#### Your assignment:
The answer is every line in the data below that contains the word "error".

[Start of Attachment]

File: config.mk
export PLATFORM = sky130hd
export DESIGN_NAME = peer_packet_dedup_clock_sync_flat
export DESIGN_NICKNAME = d
export VERILOG_FILES = /design/src/rtl/core/ppdcs_pkg.sv /design/src/rtl/core/ppdcs_if.sv /design/src/rtl/core/ppdcs_ram.sv /design/src/rtl/core/ppdcs_datapath.sv /design/src/rtl/core/ppdcs_ctrl.sv /design/src/rtl/core/peer_packet_dedup_clock_sync.sv /design/src/flat_wrapper.sv
export SDC_FILE = /design/constraint.sdc
export NUM_CORES = 2
export LEC_CHECK = 0
export BUFFER_PORTS_ARGS = -buffer_cell sky130_fd_sc_hd__buf_4
export CORE_AREA = 3 3 404 406
export DETAILED_ROUTE_END_ITERATION = 12
export DIE_AREA = 0 0 407 409
export GPL_TIMING_DRIVEN = 0
export PLACE_DENSITY = 0.6
export SLEW_MARGIN = 20
export SYNTH_ARGS = -nofsm -noshare
export SYNTH_HDL_FRONTEND = slang
export SYNTH_HIERARCHICAL = 1
export SYNTH_SLANG_ARGS = --single-unit
File: constraint.sdc
create_clock -name clk_i -period 20.7 [get_ports clk_i]
set_input_delay 2.07 -clock clk_i [delete_from_list [all_inputs] [get_ports clk_i]]
set_output_delay 2.07 -clock clk_i [all_outputs]
set_load 0.02 [all_outputs]
File: src/rtl/core/ppdcs_pkg.sv
// shared types, constants and codes for the peer packet dedup and clock sync block
package ppdcs_pkg;

  localparam int unsigned PEER_SLOTS = 4;
  localparam int unsigned SLOT_W     = (PEER_SLOTS > 1) ? $clog2(PEER_SLOTS) : 1;
  localparam int unsigned CNT_W      = $clog2(PEER_SLOTS + 1);

  localparam int unsigned TYPE_W     = 2;
  localparam int unsigned ID_W       = 8;
  localparam int unsigned WORD_W     = 32;
  localparam int unsigned WIN_W      = 16;
  localparam int unsigned GAP_W      = 8;
  localparam int unsigned VERDICT_W  = 3;
  localparam int unsigned ACTION_W   = 2;
  localparam int unsigned CFG_IDX_W  = 2;
  localparam int unsigned CFG_DATA_W = 16;

  localparam logic [ID_W-1:0]  NODE_ID_RST      = 8'd1;
  localparam logic [WIN_W-1:0] ALIVE_WINDOW_RST = 16'd3000;
  localparam logic [GAP_W-1:0] REBOOT_GAP_RST   = 8'd16;

  typedef enum logic [TYPE_W-1:0] {
    PKT_EVENT     = 2'd0,
    PKT_MOTION    = 2'd1,
    PKT_HEARTBEAT = 2'd2,
    PKT_OTHER     = 2'd3
  } pkt_type_e;

  typedef enum logic [VERDICT_W-1:0] {
    VERDICT_ACCEPT  = 3'd0,
    VERDICT_OWN     = 3'd1,
    VERDICT_FULL    = 3'd2,
    VERDICT_DUP     = 3'd3,
    VERDICT_UNKNOWN = 3'd4
  } verdict_e;

  typedef enum logic [ACTION_W-1:0] {
    ACT_NONE     = 2'd0,
    ACT_DISPATCH = 2'd1,
    ACT_ARM      = 2'd2,
    ACT_OFFSET   = 2'd3
  } action_e;

  typedef enum logic [CFG_IDX_W-1:0] {
    REG_NODE_ID      = 2'd0,
    REG_ALIVE_WINDOW = 2'd1,
    REG_REBOOT_GAP   = 2'd2
  } cfg_reg_e;

  // one peer table row
  typedef struct packed {
    logic [ID_W-1:0]   ident;
    logic [WORD_W-1:0] event_seen;
    logic [WORD_W-1:0] motion_seen;
    logic [WORD_W-1:0] hb_seen;
    logic [WORD_W-1:0] high_mark;
    logic [WORD_W-1:0] uptime;
    logic [WORD_W-1:0] last_seen;
  } peer_rec_t;

  localparam int unsigned PEER_REC_W = $bits(peer_rec_t);

  typedef enum logic [2:0] {
    OP_NONE     = 3'd0,
    OP_SCAN_RD  = 3'd1,
    OP_SCAN_CHK = 3'd2,
    OP_SLOT_RD  = 3'd3,
    OP_STAGE    = 3'd4,
    OP_COMMIT   = 3'd5,
    OP_OWN      = 3'd6,
    OP_FULL     = 3'd7
  } dp_op_e;

  typedef struct packed {
    logic   latch;
    dp_op_e op;
  } dp_cmd_t;

  typedef struct packed {
    logic own;
    logic empty;
    logic scan_last;
    logic found;
    logic full;
    logic res_free;
  } dp_status_t;

endpackage

File: src/rtl/core/ppdcs_if.sv
// channel interfaces: packet header in, result out, register write
interface ppdcs_in_if import ppdcs_pkg::*; ();
  logic              valid;
  logic              ready;
  logic [TYPE_W-1:0] pkt_type;
  logic [ID_W-1:0]   origin_id;
  logic [WORD_W-1:0] seq_num;
  logic [WORD_W-1:0] value_ms;
  logic              payload_ok;
  logic [WORD_W-1:0] now_ms;

  modport source (output valid, pkt_type, origin_id, seq_num, value_ms, payload_ok, now_ms,
                  input ready);
  modport sink   (input valid, pkt_type, origin_id, seq_num, value_ms, payload_ok, now_ms,
                  output ready);
endinterface

interface ppdcs_out_if import ppdcs_pkg::*; ();
  logic                     valid;
  logic                     ready;
  logic [VERDICT_W-1:0]     verdict;
  logic [ACTION_W-1:0]      action;
  logic [WORD_W-1:0]        motion_start_ms;
  logic signed [WORD_W-1:0] clock_offset_out;

  modport source (output valid, verdict, action, motion_start_ms, clock_offset_out,
                  input ready);
  modport sink   (input valid, verdict, action, motion_start_ms, clock_offset_out,
                  output ready);
endinterface

interface ppdcs_cfg_if import ppdcs_pkg::*; ();
  logic                  valid;
  logic                  ready;
  logic [CFG_IDX_W-1:0]  index;
  logic [CFG_DATA_W-1:0] data;

  modport source (output valid, index, data, input ready);
  modport sink   (input valid, index, data, output ready);
endinterface

File: src/rtl/core/ppdcs_ram.sv
// generic single write port ram with registered read
module ppdcs_ram #(
  parameter int unsigned WIDTH = 8,
  parameter int unsigned DEPTH = 4
) (
  input  logic                                          clk_i,
  input  logic                                          we_i,
  input  logic [((DEPTH > 1) ? $clog2(DEPTH) : 1)-1:0] waddr_i,
  input  logic [WIDTH-1:0]                              wdata_i,
  input  logic                                          re_i,
  input  logic [((DEPTH > 1) ? $clog2(DEPTH) : 1)-1:0] raddr_i,
  output logic [WIDTH-1:0]                              rdata_o
);

  logic [WIDTH-1:0] mem_q [DEPTH];
  logic [WIDTH-1:0] rdata_q;

  always_ff @(posedge clk_i) begin
    if (we_i) begin
      mem_q[waddr_i] <= wdata_i;
    end
    if (re_i) begin
      rdata_q <= mem_q[raddr_i];
    end
  end

  assign rdata_o = rdata_q;

endmodule

File: src/rtl/core/ppdcs_datapath.sv
// peer table, config registers, dedup and clock offset datapath, result register
module ppdcs_datapath import ppdcs_pkg::*; (
  input  logic                     clk_i,
  input  logic                     rst_ni,
  input  dp_cmd_t                  cmd_i,
  output dp_status_t               status_o,
  input  logic [TYPE_W-1:0]        pkt_type_i,
  input  logic [ID_W-1:0]          origin_id_i,
  input  logic [WORD_W-1:0]        seq_num_i,
  input  logic [WORD_W-1:0]        value_ms_i,
  input  logic                     payload_ok_i,
  input  logic [WORD_W-1:0]        now_ms_i,
  input  logic                     cfg_we_i,
  input  logic [CFG_IDX_W-1:0]     cfg_index_i,
  input  logic [CFG_DATA_W-1:0]    cfg_data_i,
  input  logic                     out_ready_i,
  output logic                     out_valid_o,
  output logic [VERDICT_W-1:0]     verdict_o,
  output logic [ACTION_W-1:0]      action_o,
  output logic [WORD_W-1:0]        motion_start_ms_o,
  output logic signed [WORD_W-1:0] clock_offset_out_o
);

  // config registers
  logic [ID_W-1:0]  node_id_q;
  logic [WIN_W-1:0] window_q;
  logic [GAP_W-1:0] gap_q;

  // latched header
  pkt_type_e         type_q;
  logic [ID_W-1:0]   origin_q;
  logic [WORD_W-1:0] seq_q;
  logic [WORD_W-1:0] value_q;
  logic              pok_q;
  logic [WORD_W-1:0] now_q;

  // table bookkeeping
  logic [CNT_W-1:0]  peer_count_q;
  logic [SLOT_W-1:0] idx_q;
  logic [SLOT_W-1:0] slot_q;
  logic              found_q;
  logic              lower_q;
  peer_rec_t         rec_q;
  logic [WORD_W-1:0] offset_q;

  // result register
  logic              res_valid_q;
  verdict_e          res_verdict_q;
  action_e           res_action_q;
  logic [WORD_W-1:0] res_start_q;
  logic [WORD_W-1:0] res_offset_q;

  // ram
  logic              ram_re;
  logic [SLOT_W-1:0] ram_raddr;
  logic [PEER_REC_W-1:0] ram_rdata;
  peer_rec_t         rd_rec;
  peer_rec_t         wr_rec;

  // scan and stage logic
  logic              alive;
  logic              match;
  peer_rec_t         src_rec;
  peer_rec_t         stage_rec;
  logic              reboot;

  // commit logic
  logic [WORD_W-1:0] hw_new;
  logic [WORD_W-1:0] seen_cur;
  logic              dup;
  logic              adopt;
  verdict_e          c_verdict;
  action_e           c_action;
  logic [WORD_W-1:0] c_start;

  assign ram_re    = (cmd_i.op == OP_SCAN_RD) || (cmd_i.op == OP_SLOT_RD);
  assign ram_raddr = (cmd_i.op == OP_SLOT_RD) ? slot_q : idx_q;
  assign rd_rec    = peer_rec_t'(ram_rdata);

  ppdcs_ram #(
    .WIDTH (PEER_REC_W),
    .DEPTH (PEER_SLOTS)
  ) u_table (
    .clk_i   (clk_i),
    .we_i    (cmd_i.op == OP_COMMIT),
    .waddr_i (slot_q),
    .wdata_i (PEER_REC_W'(wr_rec)),
    .re_i    (ram_re),
    .raddr_i (ram_raddr),
    .rdata_o (ram_rdata)
  );

  // peer liveness and identity of the row just read
  assign alive = (now_q - rd_rec.last_seen) < {{(WORD_W-WIN_W){1'b0}}, window_q};
  assign match = rd_rec.ident == origin_q;

  // stage row: stored one or fresh for a new sender; counters cleared on reboot
  always_comb begin
    src_rec = '0;
    src_rec.ident = origin_q;
    if (found_q) begin
      src_rec = rd_rec;
    end
    reboot = (src_rec.high_mark != '0) &&
             ((seq_q + {{(WORD_W-GAP_W){1'b0}}, gap_q}) < src_rec.high_mark);
    stage_rec = src_rec;
    if (reboot) begin
      stage_rec.event_seen  = '0;
      stage_rec.motion_seen = '0;
      stage_rec.hb_seen     = '0;
      stage_rec.high_mark   = '0;
    end
  end

  // dedup, row update and result
  always_comb begin
    hw_new = (seq_q > rec_q.high_mark) ? seq_q : rec_q.high_mark;
    unique case (type_q)
      PKT_EVENT:     seen_cur = rec_q.event_seen;
      PKT_MOTION:    seen_cur = rec_q.motion_seen;
      PKT_HEARTBEAT: seen_cur = rec_q.hb_seen;
      default:       seen_cur = '0;
    endcase
    dup   = (seen_cur != '0) && (seq_q <= seen_cur);
    adopt = (type_q == PKT_HEARTBEAT) && !dup && (origin_q < node_id_q) && !lower_q &&
            (window_q != '0);

    wr_rec           = rec_q;
    wr_rec.last_seen = now_q;
    wr_rec.high_mark = hw_new;
    c_verdict        = dup ? VERDICT_DUP : VERDICT_ACCEPT;
    c_action         = ACT_NONE;
    c_start          = '0;
    unique case (type_q)
      PKT_EVENT: begin
        if (!dup) begin
          wr_rec.event_seen = seq_q;
          c_action          = ACT_DISPATCH;
        end
      end
      PKT_MOTION: begin
        if (!dup) begin
          wr_rec.motion_seen = seq_q;
          if (pok_q) begin
            c_action = ACT_ARM;
            c_start  = now_q + value_q;
          end
        end
      end
      PKT_HEARTBEAT: begin
        if (!dup) begin
          wr_rec.hb_seen = seq_q;
          wr_rec.uptime  = value_q;
          if (adopt) begin
            c_action = ACT_OFFSET;
          end
        end
      end
      default: begin
        c_verdict = VERDICT_UNKNOWN;
      end
    endcase
  end

  always_ff @(posedge clk_i or negedge rst_ni) begin
    if (!rst_ni) begin
      node_id_q <= NODE_ID_RST;
      window_q  <= ALIVE_WINDOW_RST;
      gap_q     <= REBOOT_GAP_RST;
    end else if (cfg_we_i) begin
      unique case (cfg_index_i)
        REG_NODE_ID:      node_id_q <= cfg_data_i[ID_W-1:0];
        REG_ALIVE_WINDOW: window_q  <= cfg_data_i[WIN_W-1:0];
        REG_REBOOT_GAP:   gap_q     <= cfg_data_i[GAP_W-1:0];
        default: ;
      endcase
    end
  end

  always_ff @(posedge clk_i) begin
    if (cmd_i.latch) begin
      type_q   <= pkt_type_e'(pkt_type_i);
      origin_q <= origin_id_i;
      seq_q    <= seq_num_i;
      value_q  <= value_ms_i;
      pok_q    <= payload_ok_i;
      now_q    <= now_ms_i;
    end
    if (cmd_i.op == OP_STAGE) begin
      rec_q <= stage_rec;
    end
  end

  always_ff @(posedge clk_i or negedge rst_ni) begin
    if (!rst_ni) begin
      peer_count_q <= '0;
      idx_q        <= '0;
      slot_q       <= '0;
      found_q      <= 1'b0;
      lower_q      <= 1'b0;
      offset_q     <= '0;
    end else begin
      if (cmd_i.latch) begin
        idx_q   <= '0;
        found_q <= 1'b0;
        lower_q <= 1'b0;
      end
      unique case (cmd_i.op)
        OP_SCAN_CHK: begin
          idx_q <= idx_q + SLOT_W'(1);
          if (match) begin
            found_q <= 1'b1;
            slot_q  <= idx_q;
          end else if (alive && (rd_rec.ident < origin_q)) begin
            lower_q <= 1'b1;
          end
        end
        OP_STAGE: begin
          if (!found_q) begin
            slot_q       <= SLOT_W'(peer_count_q);
            peer_count_q <= peer_count_q + CNT_W'(1);
          end
        end
        OP_COMMIT: begin
          if (adopt) begin
            offset_q <= value_q - now_q;
          end
        end
        default: ;
      endcase
    end
  end

  always_ff @(posedge clk_i or negedge rst_ni) begin
    if (!rst_ni) begin
      res_valid_q <= 1'b0;
    end else if ((cmd_i.op == OP_COMMIT) || (cmd_i.op == OP_OWN) || (cmd_i.op == OP_FULL)) begin
      res_valid_q <= 1'b1;
    end else if (out_ready_i) begin
      res_valid_q <= 1'b0;
    end
  end

  always_ff @(posedge clk_i) begin
    unique case (cmd_i.op)
      OP_COMMIT: begin
        res_verdict_q <= c_verdict;
        res_action_q  <= c_action;
        res_start_q   <= c_start;
        res_offset_q  <= adopt ? (value_q - now_q) : offset_q;
      end
      OP_OWN, OP_FULL: begin
        res_verdict_q <= (cmd_i.op == OP_OWN) ? VERDICT_OWN : VERDICT_FULL;
        res_action_q  <= ACT_NONE;
        res_start_q   <= '0;
        res_offset_q  <= offset_q;
      end
      default: ;
    endcase
  end

  assign status_o.own       = origin_q == node_id_q;
  assign status_o.empty     = peer_count_q == '0;
  assign status_o.scan_last = (CNT_W'(idx_q) + CNT_W'(1)) == peer_count_q;
  assign status_o.found     = found_q;
  assign status_o.full      = peer_count_q == CNT_W'(PEER_SLOTS);
  assign status_o.res_free  = !res_valid_q || out_ready_i;

  assign out_valid_o        = res_valid_q;
  assign verdict_o          = res_verdict_q;
  assign action_o           = res_action_q;
  assign motion_start_ms_o  = res_start_q;
  assign clock_offset_out_o = $signed(res_offset_q);

endmodule

File: src/rtl/core/ppdcs_ctrl.sv
// sequencer for header check, table scan, row update and result hand-off
module ppdcs_ctrl import ppdcs_pkg::*; (
  input  logic       clk_i,
  input  logic       rst_ni,
  input  logic       in_valid_i,
  output logic       in_ready_o,
  input  dp_status_t status_i,
  output dp_cmd_t    cmd_o
);

  typedef enum logic [3:0] {
    S_IDLE,
    S_CHECK,
    S_SCAN_RD,
    S_SCAN_CHK,
    S_DECIDE,
    S_SLOT_RD,
    S_STAGE,
    S_COMMIT,
    S_OWN,
    S_FULL
  } state_e;

  state_e state_q;
  logic   ready_q;

  always_comb begin
    cmd_o.latch = ready_q && in_valid_i;
    unique case (state_q)
      S_SCAN_RD:  cmd_o.op = OP_SCAN_RD;
      S_SCAN_CHK: cmd_o.op = OP_SCAN_CHK;
      S_SLOT_RD:  cmd_o.op = OP_SLOT_RD;
      S_STAGE:    cmd_o.op = OP_STAGE;
      S_COMMIT:   cmd_o.op = status_i.res_free ? OP_COMMIT : OP_NONE;
      S_OWN:      cmd_o.op = status_i.res_free ? OP_OWN : OP_NONE;
      S_FULL:     cmd_o.op = status_i.res_free ? OP_FULL : OP_NONE;
      default:    cmd_o.op = OP_NONE;
    endcase
  end

  always_ff @(posedge clk_i or negedge rst_ni) begin
    if (!rst_ni) begin
      state_q <= S_IDLE;
      ready_q <= 1'b1;
    end else begin
      unique case (state_q)
        S_IDLE: begin
          if (ready_q && in_valid_i) begin
            state_q <= S_CHECK;
            ready_q <= 1'b0;
          end
        end
        S_CHECK: begin
          if (status_i.own) begin
            state_q <= S_OWN;
          end else if (status_i.empty) begin
            state_q <= S_STAGE;
          end else begin
            state_q <= S_SCAN_RD;
          end
        end
        S_SCAN_RD: state_q <= S_SCAN_CHK;
        S_SCAN_CHK: begin
          state_q <= status_i.scan_last ? S_DECIDE : S_SCAN_RD;
        end
        S_DECIDE: begin
          if (status_i.found) begin
            state_q <= S_SLOT_RD;
          end else if (status_i.full) begin
            state_q <= S_FULL;
          end else begin
            state_q <= S_STAGE;
          end
        end
        S_SLOT_RD: state_q <= S_STAGE;
        S_STAGE:   state_q <= S_COMMIT;
        S_COMMIT, S_OWN, S_FULL: begin
          if (status_i.res_free) begin
            state_q <= S_IDLE;
            ready_q <= 1'b1;
          end
        end
        default: begin
          state_q <= S_IDLE;
          ready_q <= 1'b1;
        end
      endcase
    end
  end

  assign in_ready_o = ready_q;

endmodule

File: src/rtl/core/peer_packet_dedup_clock_sync.sv
// top level: peer packet deduplication and clock sync
//
// pkt_i carries one parsed sync header per beat (type, origin, sequence,
// value, payload flag, arrival time). res_o returns exactly one result beat
// per header: verdict, action, motion start time and the clock offset after
// the packet. cfg_i writes node_id, alive_window_ms and reboot_gap by index;
// it is always ready and should only be used while no packet is in flight.
//
// one header is in work at a time. the scan reads one peer row per read
// and check state pair. from accept to result valid: check then own for an
// own packet; check, stage, commit with an empty table; else the scan and
// decide, then full if the table is full, stage and commit for a new sender,
// slot read, stage, commit for a known one; then idle before the next accept.
//
// the result sits in an output register: pkt_i takes the next header while
// a result waits on a stalled receiver; the following result then waits in
// the sequencer until the register frees up.
// reset clears the peer count, the clock offset, the result valid and loads
// the register defaults; the peer rows need no clearing.
module peer_packet_dedup_clock_sync import ppdcs_pkg::*; (
  input  logic        clk_i,
  input  logic        rst_ni,
  ppdcs_in_if.sink    pkt_i,
  ppdcs_out_if.source res_o,
  ppdcs_cfg_if.sink   cfg_i
);

  dp_cmd_t    cmd;
  dp_status_t status;

  // register writes never stall
  assign cfg_i.ready = 1'b1;

  ppdcs_ctrl u_ctrl (
    .clk_i      (clk_i),
    .rst_ni     (rst_ni),
    .in_valid_i (pkt_i.valid),
    .in_ready_o (pkt_i.ready),
    .status_i   (status),
    .cmd_o      (cmd)
  );

  ppdcs_datapath u_dp (
    .clk_i              (clk_i),
    .rst_ni             (rst_ni),
    .cmd_i              (cmd),
    .status_o           (status),
    .pkt_type_i         (pkt_i.pkt_type),
    .origin_id_i        (pkt_i.origin_id),
    .seq_num_i          (pkt_i.seq_num),
    .value_ms_i         (pkt_i.value_ms),
    .payload_ok_i       (pkt_i.payload_ok),
    .now_ms_i           (pkt_i.now_ms),
    .cfg_we_i           (cfg_i.valid),
    .cfg_index_i        (cfg_i.index),
    .cfg_data_i         (cfg_i.data),
    .out_ready_i        (res_o.ready),
    .out_valid_o        (res_o.valid),
    .verdict_o          (res_o.verdict),
    .action_o           (res_o.action),
    .motion_start_ms_o  (res_o.motion_start_ms),
    .clock_offset_out_o (res_o.clock_offset_out)
  );

`ifndef SYNTH
  // one header in work at a time
  a_one_in_flight: assert property (@(posedge clk_i) disable iff (!rst_ni)
    pkt_i.valid && pkt_i.ready |=> !pkt_i.ready)
    else $error("header accepted while another is in work");

  // rejected or duplicate beats carry no action
  a_reject_no_action: assert property (@(posedge clk_i) disable iff (!rst_ni)
    res_o.valid && (res_o.verdict != VERDICT_ACCEPT) |-> res_o.action == ACT_NONE)
    else $error("action on a rejected beat");

  // start time only with a motion arm
  a_start_only_arm: assert property (@(posedge clk_i) disable iff (!rst_ni)
    res_o.valid && (res_o.action != ACT_ARM) |-> res_o.motion_start_ms == '0)
    else $error("motion start without arm");

  // the row write only happens with a result register that can take it
  a_commit_free: assert property (@(posedge clk_i) disable iff (!rst_ni)
    (cmd.op == OP_COMMIT) |=> res_o.valid)
    else $error("commit without result");
`endif

endmodule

[End of Attachment]

#### Solved exercise:
    else $error("header accepted while another is in work");
    else $error("action on a rejected beat");
    else $error("motion start without arm");
    else $error("commit without result");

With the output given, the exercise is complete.